I spent a bit of time again this past year with my two favourite psychiatrists – Dr. Hans Sawe and Dr. Klaw Hammer – and I savoured every moment I shared with them.

Dr. Sawe, especially, never fails to calm me down when my nerves are frazzled. As I was apparently born with a worried look on my face (I shamelessly stole that line from a friend) he has a lot of pacifying to do. But he manages, time after time, to cut everything down to size to a point where it all fits together. We end every session with a little inside joke, claiming that all my worries are from that moment forward “just Sawe dust in the wind.” We laugh.

When I am with my Hans Sawe, I am, within a very short period, at peace. He makes me exercise in a rhythmic pattern and I guess that activity must release all those precious endorphins in me because even my breathing slows down. He is sharp and loves to sink his teeth into things.

As I get older, I long more and more for the things of my early days on this planet as so many of them have pleasant associations for me now. One of those was the time spent, not only with Dr. Sawe (yes, he’s getting up there), but with his cousin, Dr. Krawscutt Sawe. My father and I would go visit Krawscutt under the evergreen trees by the “driving” shed (to differentiate it from the woodshed, I suppose), and spend the occasional afternoon chatting as we cut our problems down to size.

To anyone with rattled nerves, I would recommend using a Sawe to calm you down.

As well, Dr. Hammer has been a lifesaver for me on so many occasions. There’s just something about the way he can put things all together that is truly awe inspiring. Like Sawe, he insists on rhythmic motions and a fair degree of physical exertion. As well as concentration. Many a patient has had his feelings bruised because he failed to pay attention to Hammer. He’s fair, but if you drift off, sometimes he’ll nail you.

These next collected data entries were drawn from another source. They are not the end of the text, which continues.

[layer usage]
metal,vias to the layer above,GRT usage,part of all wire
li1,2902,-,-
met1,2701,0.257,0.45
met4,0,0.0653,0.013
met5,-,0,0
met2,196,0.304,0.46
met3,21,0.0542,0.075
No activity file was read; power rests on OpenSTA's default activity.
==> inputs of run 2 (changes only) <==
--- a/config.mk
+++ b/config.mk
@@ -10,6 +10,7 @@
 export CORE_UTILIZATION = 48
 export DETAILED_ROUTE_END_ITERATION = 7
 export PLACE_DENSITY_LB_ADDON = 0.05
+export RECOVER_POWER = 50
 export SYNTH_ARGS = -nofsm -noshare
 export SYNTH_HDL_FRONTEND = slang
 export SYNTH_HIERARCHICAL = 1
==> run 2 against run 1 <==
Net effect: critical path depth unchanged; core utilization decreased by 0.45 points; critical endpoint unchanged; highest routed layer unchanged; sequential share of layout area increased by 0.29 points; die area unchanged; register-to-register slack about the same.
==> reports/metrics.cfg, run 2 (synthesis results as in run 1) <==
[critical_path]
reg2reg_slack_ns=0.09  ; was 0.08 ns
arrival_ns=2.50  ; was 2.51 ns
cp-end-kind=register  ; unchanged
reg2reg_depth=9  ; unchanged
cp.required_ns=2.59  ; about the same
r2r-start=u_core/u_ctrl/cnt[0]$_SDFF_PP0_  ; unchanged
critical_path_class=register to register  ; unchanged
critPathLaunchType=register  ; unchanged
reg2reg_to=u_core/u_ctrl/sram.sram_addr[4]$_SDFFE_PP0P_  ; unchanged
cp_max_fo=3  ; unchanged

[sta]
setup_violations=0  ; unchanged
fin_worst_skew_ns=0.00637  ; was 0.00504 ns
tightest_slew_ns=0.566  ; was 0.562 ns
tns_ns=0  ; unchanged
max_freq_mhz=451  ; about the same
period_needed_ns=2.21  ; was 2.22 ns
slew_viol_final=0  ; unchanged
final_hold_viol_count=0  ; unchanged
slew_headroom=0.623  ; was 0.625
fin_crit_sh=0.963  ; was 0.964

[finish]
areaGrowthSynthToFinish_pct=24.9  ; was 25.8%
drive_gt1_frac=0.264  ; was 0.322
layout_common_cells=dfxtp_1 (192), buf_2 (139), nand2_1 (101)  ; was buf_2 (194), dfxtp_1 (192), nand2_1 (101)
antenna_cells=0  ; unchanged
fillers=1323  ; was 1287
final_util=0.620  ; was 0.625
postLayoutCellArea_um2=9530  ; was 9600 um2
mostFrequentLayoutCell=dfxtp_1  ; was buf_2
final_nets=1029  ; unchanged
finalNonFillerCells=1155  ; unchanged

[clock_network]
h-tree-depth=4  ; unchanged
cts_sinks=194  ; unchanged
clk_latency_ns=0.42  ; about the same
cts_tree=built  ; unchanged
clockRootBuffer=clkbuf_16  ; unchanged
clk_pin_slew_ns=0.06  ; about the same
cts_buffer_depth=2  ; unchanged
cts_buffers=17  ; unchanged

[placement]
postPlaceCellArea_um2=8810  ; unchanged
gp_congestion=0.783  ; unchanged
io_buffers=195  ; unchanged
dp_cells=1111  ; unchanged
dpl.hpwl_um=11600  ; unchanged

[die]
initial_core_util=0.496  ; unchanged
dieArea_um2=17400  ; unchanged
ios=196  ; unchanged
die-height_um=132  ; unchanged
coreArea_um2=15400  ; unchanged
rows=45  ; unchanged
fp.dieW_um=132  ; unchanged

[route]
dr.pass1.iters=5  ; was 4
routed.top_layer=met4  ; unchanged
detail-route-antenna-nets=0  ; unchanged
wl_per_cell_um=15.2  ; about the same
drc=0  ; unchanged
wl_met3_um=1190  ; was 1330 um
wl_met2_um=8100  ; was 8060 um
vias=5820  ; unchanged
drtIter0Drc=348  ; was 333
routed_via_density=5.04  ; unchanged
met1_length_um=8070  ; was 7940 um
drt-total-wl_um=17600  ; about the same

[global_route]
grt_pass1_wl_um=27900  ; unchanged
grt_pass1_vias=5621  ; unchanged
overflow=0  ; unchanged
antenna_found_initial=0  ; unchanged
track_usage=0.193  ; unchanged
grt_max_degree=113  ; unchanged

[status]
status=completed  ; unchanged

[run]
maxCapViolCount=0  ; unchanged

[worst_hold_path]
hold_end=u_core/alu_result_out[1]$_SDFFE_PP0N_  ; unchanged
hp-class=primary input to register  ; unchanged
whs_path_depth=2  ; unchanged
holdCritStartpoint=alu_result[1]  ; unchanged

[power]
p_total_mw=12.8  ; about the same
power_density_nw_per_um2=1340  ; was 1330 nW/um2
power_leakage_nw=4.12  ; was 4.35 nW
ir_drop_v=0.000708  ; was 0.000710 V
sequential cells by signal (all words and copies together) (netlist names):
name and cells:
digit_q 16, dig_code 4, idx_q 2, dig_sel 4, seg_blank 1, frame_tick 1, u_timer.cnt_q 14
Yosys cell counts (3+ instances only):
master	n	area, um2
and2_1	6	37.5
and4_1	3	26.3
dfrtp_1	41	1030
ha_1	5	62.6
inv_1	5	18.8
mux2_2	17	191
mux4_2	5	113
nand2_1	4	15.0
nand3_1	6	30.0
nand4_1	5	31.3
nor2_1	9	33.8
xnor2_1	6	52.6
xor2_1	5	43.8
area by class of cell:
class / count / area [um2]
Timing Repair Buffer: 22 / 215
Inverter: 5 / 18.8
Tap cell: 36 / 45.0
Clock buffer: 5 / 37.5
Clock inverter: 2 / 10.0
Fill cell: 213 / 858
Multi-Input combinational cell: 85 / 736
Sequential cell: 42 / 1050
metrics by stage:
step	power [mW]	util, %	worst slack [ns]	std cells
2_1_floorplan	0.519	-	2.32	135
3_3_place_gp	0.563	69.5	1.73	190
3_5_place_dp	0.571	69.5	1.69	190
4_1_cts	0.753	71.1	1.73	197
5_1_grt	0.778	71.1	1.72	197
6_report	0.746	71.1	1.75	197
===== src/rtl/mem_arbiter_pkg.sv =====
// Shared encodings for the main-memory arbiter between the I-cache and D-cache miss paths.
package mem_arbiter_pkg;

   localparam logic [1:0] ARB_IDLE  = 2'd0;
   localparam logic [1:0] ARB_ISSUE = 2'd1;
   localparam logic [1:0] ARB_WAIT  = 2'd2;

   typedef logic owner_t;

   localparam owner_t OWNER_I = 1'b0;
   localparam owner_t OWNER_D = 1'b1;

   function automatic owner_t other_side(input owner_t side);
      return (side == OWNER_I) ? OWNER_D : OWNER_I;
   endfunction

endpackage
--- src/rtl/pipe_hazard_ctrl.sv ---
// Central stall/flush controller for the 5-stage core: turns hazard sources
// into cumulative pause/clear controls and keeps a saturating stall counter.
module pipe_hazard_ctrl
    import pipe_hazard_ctrl_pkg::*;
#(
    parameter int MD_TIMEOUT  = HZ_MD_TIMEOUT_DEF,
    parameter int STALL_CNT_W = HZ_STALL_CNT_W_DEF
) (
    input  logic                   core_clk,
    input  logic                   core_rst_n,
    input  logic [4:0]             dfu_src1,
    input  logic [4:0]             dfu_src2,
    input  logic [1:0]             dfu_src_en,
    input  logic [4:0]             de_dst,
    input  logic                   de_is_load,
    input  logic                   de_valid,
    input  logic                   md_start,
    input  logic                   md_done,
    input  logic                   lsu_req,
    input  logic                   lsu_resp,
    input  logic                   br_taken_el,
    input  logic                   flush_req,
    output logic                   pause_ifu,
    output logic                   pause_dfu,
    output logic                   pause_exu,
    output logic                   pause_lsu,
    output logic                   pause_wbu,
    output logic                   clear_id,
    output logic                   clear_de,
    output logic                   clear_el,
    output logic                   clear_lw,
    output logic                   clear_all,
    output logic                   clear_before_lw,
    output logic                   id_clk_en,
    output logic                   de_clk_en,
    output logic                   el_clk_en,
    output logic                   lw_clk_en,
    output logic [STALL_CNT_W-1:0] stall_cnt,
    output logic                   md_timeout,
    output hz_state_e              dbg_state_o
);

    localparam int MD_CNT_W = (MD_TIMEOUT > 2) ? $clog2(MD_TIMEOUT) : 1;
    localparam logic [MD_CNT_W-1:0] MD_LAST = MD_CNT_W'(MD_TIMEOUT - 1);

    hz_state_e              state_q, state_d;
    logic [MD_CNT_W-1:0]    md_cnt_q, md_cnt_d;
    logic [STALL_CNT_W-1:0] stall_cnt_q, stall_cnt_d;
    logic                   md_timeout_q, md_timeout_d;
    logic                   clk_en_q;

    logic lu_hazard;
    logic lsu_stall, md_stall, lu_stall, do_flush, do_branch, to_hit;

    hz_loaduse_detect u_loaduse (
        .src1_i    (dfu_src1),
        .src2_i    (dfu_src2),
        .src_en_i  (dfu_src_en),
        .dst_i     (de_dst),
        .is_load_i (de_is_load),
        .valid_i   (de_valid),
        .hazard_o  (lu_hazard)
    );

    // Inputs are ignored while reset is held so the controls stay quiet.
    always_comb begin
        state_d   = state_q;
        md_cnt_d  = '0;
        lsu_stall = 1'b0;
        md_stall  = 1'b0;
        lu_stall  = 1'b0;
        do_flush  = 1'b0;
        do_branch = 1'b0;
        to_hit    = 1'b0;
        if (core_rst_n) begin
            if (flush_req) begin
                do_flush = 1'b1;
                state_d  = HZ_RUN;
            end else begin
                case (state_q)
                    HZ_RUN: begin
                        // An LSU stall holds a (nominally impossible) branch in EL.
                        if (lsu_req && !lsu_resp) begin
                            lsu_stall = 1'b1;
                            state_d   = HZ_LSU_WAIT;
                        end else if (br_taken_el) begin
                            do_branch = 1'b1;
                        end else if (md_start && de_valid && !md_done) begin
                            md_stall = 1'b1;
                            state_d  = HZ_MD_WAIT;
                        end else if (lu_hazard) begin
                            lu_stall = 1'b1;
                        end
                    end
                    HZ_LSU_WAIT: begin
                        if (lsu_resp) begin
                            state_d = HZ_RUN;
                        end else begin
                            lsu_stall = 1'b1;
                        end
                    end
                    HZ_MD_WAIT: begin
                        if (md_done) begin
                            state_d = HZ_RUN;
                        end else begin
                            md_stall = 1'b1;
                            if (md_cnt_q == MD_LAST) begin
                                to_hit  = 1'b1;
                                state_d = HZ_RUN;
                            end else begin
                                md_cnt_d = md_cnt_q + MD_CNT_W'(1);
                            end
                        end
                    end
                    default: state_d = HZ_RUN;
                endcase
            end
        end
    end

    // Pauses are built up stage by stage so a later-stage pause always implies earlier ones.
    assign pause_lsu       = lsu_stall;
    assign pause_exu       = lsu_stall | md_stall;
    assign pause_dfu       = lsu_stall | md_stall | lu_stall;
    assign pause_ifu       = pause_dfu;
    assign pause_wbu       = 1'b0;
    assign clear_id        = 1'b0;
    assign clear_de        = lu_stall;
    assign clear_el        = md_stall;
    assign clear_lw        = lsu_stall;
    assign clear_all       = do_flush;
    assign clear_before_lw = do_branch;

    assign md_timeout_d = md_timeout_q | to_hit;
    assign stall_cnt_d  = (pause_ifu && (stall_cnt_q != '1)) ? stall_cnt_q + STALL_CNT_W'(1)
                                                             : stall_cnt_q;

    always_ff @(posedge core_clk or negedge core_rst_n) begin
        if (!core_rst_n) begin
            state_q      <= HZ_RUN;
            md_cnt_q     <= '0;
            stall_cnt_q  <= '0;
            md_timeout_q <= 1'b0;
            clk_en_q     <= 1'b0;
        end else begin
            state_q      <= state_d;
            md_cnt_q     <= md_cnt_d;
            stall_cnt_q  <= stall_cnt_d;
            md_timeout_q <= md_timeout_d;
            clk_en_q     <= 1'b1;
        end
    end

    assign id_clk_en   = clk_en_q;
    assign de_clk_en   = clk_en_q;
    assign el_clk_en   = clk_en_q;
    assign lw_clk_en   = clk_en_q;
    assign stall_cnt   = stall_cnt_q;
    assign md_timeout  = md_timeout_q;
    assign dbg_state_o = state_q;

endmodule

--- config.mk ---
export PLATFORM = sky130hd
export DESIGN_NAME = pipe_hazard_ctrl
export DESIGN_NICKNAME = d
export VERILOG_FILES = /design/src/rtl/pipe_hazard_ctrl_pkg.sv /design/src/rtl/hz_loaduse_detect.sv /design/src/rtl/pipe_hazard_ctrl.sv
export SDC_FILE = /design/constraint.sdc
export NUM_CORES = 1
export LEC_CHECK = 0
export ABC_AREA = 1
export CAP_MARGIN = 20
export CORE_MARGIN = 2
export CORE_UTILIZATION = 25
export CTS_CLUSTER_DIAMETER = 30
export DETAILED_ROUTE_END_ITERATION = 10
export PLACE_DENSITY_LB_ADDON = 0.2
export SLEW_MARGIN = 30
export SYNTH_ARGS = -nofsm -noshare
export SYNTH_HDL_FRONTEND = slang
export SYNTH_SLANG_ARGS = --single-unit
--- constraint.sdc ---
create_clock -name core_clk -period 3.7 [get_ports core_clk]
set_input_delay 0.74 -clock core_clk [delete_from_list [all_inputs] [get_ports core_clk]]
set_output_delay 0.74 -clock core_clk [all_outputs]
set_load 0.05 [all_outputs]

I look around me and see what other professional people are using to help them relax and I say, more power to them. But some of them just don’t do it for me. Dr. Ard Likker, for example, just seemed to make things worse, though he always held out such promise at the start of a night. Ditto for doctors Bier and Ail. Dr. Toe Bacco also wasn’t much help either, though I relied on him for many years. Our relationship went up in smoke eventually.

One talk therapist I have not yet visited is Dr. Mary Wanna, though I might book an appointment some day. I know a few of her clients and they seem pretty laid back.

And there are even new generations of Sawes and Hammers that are glamorous, even powerful, but they’re too charged up for me.

No, just good old Hans Sawe, Klaw Hammer and I around a wooden table under a maple tree on a nice summer day (even not so nice a one) and I’m a happy guy. Or as close to happy as I ever get.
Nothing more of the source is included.